High-Protein Cooking Tip: Drain excess fat from the beef after cooking for a lighter, cleaner flavor.
Nutrition Facts (Per Serving – Approximate)
- Calories: 480
- Fats: 38 g
- Cholesterol: 105 mg
- Sodium: 820 mg
- Potassium: 540 mg
- Total Carbohydrates: 5 g
- Fiber: 1 g
- Net Carbs: 4 g
- Sugars: 2 g
- Protein: 30 g
- Calcium: 180 mg
Notes
- Store cooked beef separately from fresh toppings for best texture.
- Reheat beef before assembling for fresh flavor.
- Use leaner beef for lower fat content if desired.
- Add bacon or extra cheese for a richer version.
- Swap lettuce for shredded cabbage for extra crunch.
- Not suitable for freezing once fully assembled.

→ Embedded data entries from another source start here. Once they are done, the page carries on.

## config.mk

```make
export PLATFORM = sky130hd
export DESIGN_NAME = seat_frame_acceleration_normalizer_core
export DESIGN_NICKNAME = d
export VERILOG_FILES = /design/src/rtl/sfan_pkg.sv /design/src/rtl/seat_frame_acceleration_normalizer_core.sv /design/src/rtl/sfan_ctrl.sv /design/src/rtl/sfan_dp.sv
export SDC_FILE = /design/constraint.sdc
export NUM_CORES = 2
export LEC_CHECK = 0
export ABC_CLOCK_PERIOD_IN_PS = 18300
export BUFFER_PORTS_ARGS = -buffer_cell sky130_fd_sc_hd__buf_2
export CAP_MARGIN = 20
export CORE_MARGIN = 5
export CORE_UTILIZATION = 60
export CTS_CLUSTER_DIAMETER = 60
export DETAILED_ROUTE_END_ITERATION = 8
export GPL_ROUTABILITY_DRIVEN = 0
export PLACE_DENSITY = 0.85
export SLEW_MARGIN = 5
export SYNTH_ARGS = -nofsm -noshare
export SYNTH_HDL_FRONTEND = slang
export SYNTH_SLANG_ARGS = --single-unit
```

## constraint.sdc

```tcl
create_clock -name i_clk -period 18.3 [get_ports i_clk]
set_input_delay 1.83 -clock i_clk [delete_from_list [all_inputs] [get_ports i_clk]]
set_output_delay 1.83 -clock i_clk [all_outputs]
set_load 0.02 [all_outputs]
```
[src/rtl/bcpe_pkg.sv]
package bcpe_pkg;

    localparam int COORD_BITS_DEF = 16;
    localparam int FRAC_BITS_DEF  = 16;
    localparam int PT_FRAC        = 8;
    localparam int DEGREE         = 3;
    localparam int NUM_AXES       = 2;
    // input reg + two stages per level + output reg
    localparam int LATENCY        = 2 * DEGREE + 2;

endpackage

[src/rtl/bcpe_lerp.sv]
module bcpe_lerp #(
    parameter int PW        = bcpe_pkg::COORD_BITS_DEF + bcpe_pkg::PT_FRAC,
    parameter int FRAC_BITS = bcpe_pkg::FRAC_BITS_DEF
) (
    input  logic                  i_clk,
    input  logic signed [PW-1:0]  i_a,
    input  logic signed [PW-1:0]  i_b,
    input  logic [FRAC_BITS:0]    i_t,
    output logic signed [PW-1:0]  o_y
);
    import bcpe_pkg::*;

    localparam int DW = PW + 1;
    localparam int TW = FRAC_BITS + 1;
    localparam int MW = DW + TW + 1;

    logic signed [DW-1:0] d;
    logic signed [TW:0]   ts;
    logic signed [MW-1:0] n_prod;
    logic signed [MW-1:0] r_prod;
    logic signed [PW-1:0] r_a;
    logic signed [MW-1:0] rnd;
    logic signed [MW-1:0] shifted;
    logic signed [PW-1:0] n_y;
    logic signed [PW-1:0] r_y;

    // stage 1: difference times t
    assign d      = DW'(i_b) - DW'(i_a);
    assign ts     = {1'b0, i_t};
    assign n_prod = MW'(d) * MW'(ts);

    always_ff @(posedge i_clk) begin
        r_prod <= n_prod;
        r_a    <= i_a;
    end

    // stage 2: round half up, drop t fraction, add base
    assign rnd     = r_prod + MW'(2 ** (FRAC_BITS - 1));
    assign shifted = rnd >>> FRAC_BITS;
    assign n_y     = r_a + PW'(shifted);

    always_ff @(posedge i_clk) begin
        r_y <= n_y;
    end

    assign o_y = r_y;

endmodule

[config.mk]
export PLATFORM = sky130hd
export DESIGN_NAME = bcpe_lerp
export DESIGN_NICKNAME = d
export VERILOG_FILES = /design/src/rtl/bcpe_pkg.sv /design/src/rtl/bcpe_lerp.sv
export SDC_FILE = /design/constraint.sdc
export NUM_CORES = 1
export LEC_CHECK = 0
export BUFFER_PORTS_ARGS = -buffer_cell sky130_fd_sc_hd__buf_4
export CORE_AREA = 2 2 173 175
export CTS_CLUSTER_DIAMETER = 60
export CTS_CLUSTER_SIZE = 20
export DETAILED_ROUTE_END_ITERATION = 8
export DIE_AREA = 0 0 175 177
export HOLD_SLACK_MARGIN = 0.02
export PLACE_DENSITY = 0.83
export SYNTH_ARGS = -nofsm -noshare
export SYNTH_HDL_FRONTEND = slang
export SYNTH_SLANG_ARGS = --single-unit
[constraint.sdc]
create_clock -name i_clk -period 19.4 [get_ports i_clk]
set_input_delay 0.97 -clock i_clk [delete_from_list [all_inputs] [get_ports i_clk]]
set_output_delay 0.97 -clock i_clk [all_outputs]
set_load 0.01 [all_outputs]
==> flow_results.org <==
** Route
- Number of nets with antenna violations after detailed routing :: 0
- DRT iter0 DRCs :: 1060
- Routed wire per std cell :: approximately 19 um
- For this run, the detailed router's first-pass iteration total came to 7.
- For this block, the via count after detailed routing is 14100.
- Dividing the detail-routed via count by the number of cells gives between 5 and 6.
- For this run, design rule violations remaining after detail routing come to 0.
- The routed design has approximately 47000 um of wire.

** GRT
- Maximum number of pins on one net before global-route repair :: 39
- Total congestion overflow after global routing :: 0
- First-pass GRT wire length :: 78500 um
- Across every metal layer, demand over resource in global routing totals ~32%.
- Via count of the first global-routing pass :: 15700
- The initial antenna violation count is 0.

** Setup path
- Crit end category :: register
- Category of cells accounting for the largest share of critical-path delay :: adder cells
- The most numerous cell type found on the critical path is fa_1.
- Crit-path slowest cell :: nor3b_4
- STA classifies the critical path startpoint as a primary input.
- At the worst endpoint, the arrival time is 9.60 ns.
- For this run, the slowest stage of the critical path takes around 0.85 ns.
- In this run the worst path has a maximum fanout of 17.
- Together, buffers and inverters on the worst path number 6.
- Worst setup path category :: primary input to register
- Data required, critical path :: 19.66 ns

** Cells and area
- Area added between synthesis and finish :: 7.61%
- Number of antenna repair diodes :: 0
- The finished cells cover about 0.02 mm^2.
- In the final design database the tool counted between 2000 and 3000 nets.
- Ratio of cells with drive above 1 in the final layout :: 7.97%
- Filler cell count in the final layout :: approximately 2200

** Clock network
- # resized after CTS :: 0
- Clock H-tree levels :: 3
- TritonCTS clock tree :: yes
- At the later pin of the worst-skew pair, clock insertion delay measures between 0.3 and 0.4 ns.
- Clock slew seen by the registers of the worst setup and hold paths :: roughly 0.060 ns
- Num CTS Buffers :: 9
- Buffer levels on the longest clock path :: 2
- After clock tree synthesis, the flow added hold-fix buffers numbering 0.
- In this run the clock root is driven by a clkbuf_16.
- For this design, the sink count on the clock tree is 73.
- Once the clock tree was built, the setup fixing pass inserted 0 buffers.

** Place
- At the end of routability-driven placement, the weighted congestion stood at 0.917.
- IO Port Bufs :: 89
- After detailed placement, the total cell area comes to around 0.020 mm^2.
- The HPWL after detailed placement is roughly 36000 um.

** STA
- Unrepaired setup endpoints after global routing :: false
- Fraction of the cycle the final worst path needs :: 48.1%
- Transition at the pin with the smallest max-transition slack :: 1.12 ns
- Total count of max-transition violations in the final report :: 0
- Clock Skews :: approximately 0.0065 ns
- Setup total negative slack on the finished layout was measured at 0 ns.
- The number of endpoints with negative hold slack in the final report came to 0.
- Tightest slew margin relative to the limit :: 25.1%
- The routed design could run at a clock period as short as 9.33 ns.
- Total of endpoints with negative setup slack in the final report :: 0
- Achievable Freq :: 0.107 GHz

** Synthesis
- The largest total area in the synthesized netlist belongs to fa_1.
- Ranked by total cell area, the synthesized netlist is headed by fa_1 (43%), inv_1 (9.9%), ha_1 (9.6%).
- Flip-flop cell with the highest count after synthesis :: dfxtp_1
- Synth unique cells :: 65
- Average footprint of a synthesized cell :: 9.06 um^2
- Number of flops mapped to enable cells by yosys :: 0
- After technology mapping, the gate count stands at 2051.
- Post-synth top area share :: 42.6%
- During synthesis, Yosys emitted a total of 0 warnings.
- The synthesized design contains 73 register bits.
- The cell area that synthesis handed to floorplanning was around 0.019 mm^2.
- For this run, asynchronously set or reset flops after synthesis account for 0%.
- Sorting the synthesized cells by how often they occur yields inv_1 (489), fa_1 (396), nand2_1 (232), and2_1 (167), ha_1 (142).
- Library cell with the highest instance count after synthesis :: inv_1
- Sequential cells were found to cover ~7.9% of the synthesized design area.
- When the netlist entered floorplanning its net count stood at 2655.

** Min path
- Class of the tightest hold or removal check :: register to register

** Floorplanning
- Overall die area :: about 0.031 mm^2
- Initial cell density of the core :: 63.6%
- Horizontal die dimension :: roughly 180 um
- Vertical extent of the die :: approximately 180 um
- Pin placement for this block handled 90 I/O pins.
- Row generation in the floorplan step produced 63 rows.
- Core ar. :: between 0.02 and 0.03 mm^2

** Outcome
- Status :: finished clean

** Run
- Number of maximum-capacitance violations :: 0
==> metrics by stage <==
stage | worst slack, ns | utilization [%] | cells | hold WS [ns]
3_3_place_gp | 10.12 | 67.3 | 2483 | 0.468
3_5_place_dp | 9.84 | 67.3 | 2483 | 0.461
5_1_grt | 9.54 | 68.4 | 2499 | 0.491
4_1_cts | 10.14 | 68.4 | 2499 | 0.487
2_1_floorplan | 10.91 | - | 2051 | 0.432
6_report | 10.07 | 68.4 | 2499 | 0.483
==> cells by family (layout without fill, tap and decap cells) <==
family                     after synthesis  in the layout  share of synthesized area [%]
muxes                                   17             17                          0.956
DFF                                     73             73                           7.86
xor gates and xnor gates                95             95                           4.48
buffers and inverters                  556            614                           11.4
adders and majority gates              538            538                           52.2
AOI/OAI and AO/OA                      175            175                           6.19
and+or+nand+nor                        597            597                           16.9
==> routing by layer <==
metal	GRT usage (%)	vias up	routed length (um)
met5	0	-	0
met4	11.9	0	1800
met3	5.52	154	4330
met2	55.7	694	23000
met1	41.7	6999	17700
li1	-	6205	-
==> placed cells by master (no fill, tap or decap), types with 3 or more instances in the layout <==
| master | instances |
|---|---|
| a21boi_1 | 3 |
| a21oi_1 | 59 |
| and3_1 | 5 |
| dfxtp_1 | 73 |
| inv_1 | 489 |
| and2_1 | 167 |
| nor3_1 | 12 |
| o21bai_1 | 7 |
| o21ai_0 | 24 |
| mux2i_1 | 11 |
| fa_1 | 396 |
| nand2_2 | 10 |
| mux2_1 | 6 |
| and4_1 | 5 |
| buf_4 | 109 |
| nand2b_1 | 31 |
| xnor2_2 | 4 |
| ha_1 | 142 |
| a211oi_1 | 7 |
| xnor2_1 | 65 |
| nand3_1 | 22 |
| nor2_1 | 40 |
| nor2b_1 | 31 |
| xor2_1 | 23 |
| a21o_1 | 21 |
| nor3b_2 | 10 |
| xor2_2 | 3 |
| nand2_1 | 232 |
| nand4_1 | 6 |
| o21a_1 | 14 |
| nor3b_1 | 4 |
| a31oi_1 | 3 |
| clkbuf_16 | 9 |
| o211ai_1 | 8 |
| or2_2 | 3 |
| or3b_1 | 6 |
| o21ai_1 | 6 |
==> registers in the layout (all words and copies together) (netlist names) <==
name	count
o_y	24
r_a	24
r_prod	25
==> final cells by class <==
type	count	area [um^2]	area share (%)
inverter	489	1840	9.18
multi-input combinational	1422	15100	75.4
timing repair buffer	109	818	4.09
clock buffer	9	225	1.13
clock inverter	7	103	0.513
sequential	73	1460	7.31
tap	390	488	2.44
==> worst paths after layout <==
kind | from | slack, ns | end | cells past startpoint
worst max-delay path | i_b[0] | 10.07 | r_prod[34] | 32
worst min-delay path | r_a[0] | 0.48 | o_y[0] | 1
worst max register to register | r_prod[17] | 15.48 | o_y[23] | 16
worst min register to register | r_a[0] | 0.48 | o_y[0] | 1
Power is left out: the tool's default activity adds up to more than one toggle a clock period on the data nets, which glitch-free logic cannot reach.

Frequently Asked Questions
1. Is this really like a Big Mac?
Yes, it includes the same core flavors—beef, cheese, pickles, lettuce, and special sauce—without the bun.
2. Can I use turkey instead of beef?
Yes, ground turkey works well but will be slightly less juicy.
3. Is the sauce low-carb?
Yes, especially if you use sugar-free ketchup and relish.
4. Can I meal prep this recipe?
Yes, store beef and toppings separately and assemble fresh when ready to eat.
5. What lettuce works best?
Iceberg lettuce is best for crunch and classic Big Mac texture.
6. Can I make it dairy-free?
Yes, simply omit the cheese or use a dairy-free alternative.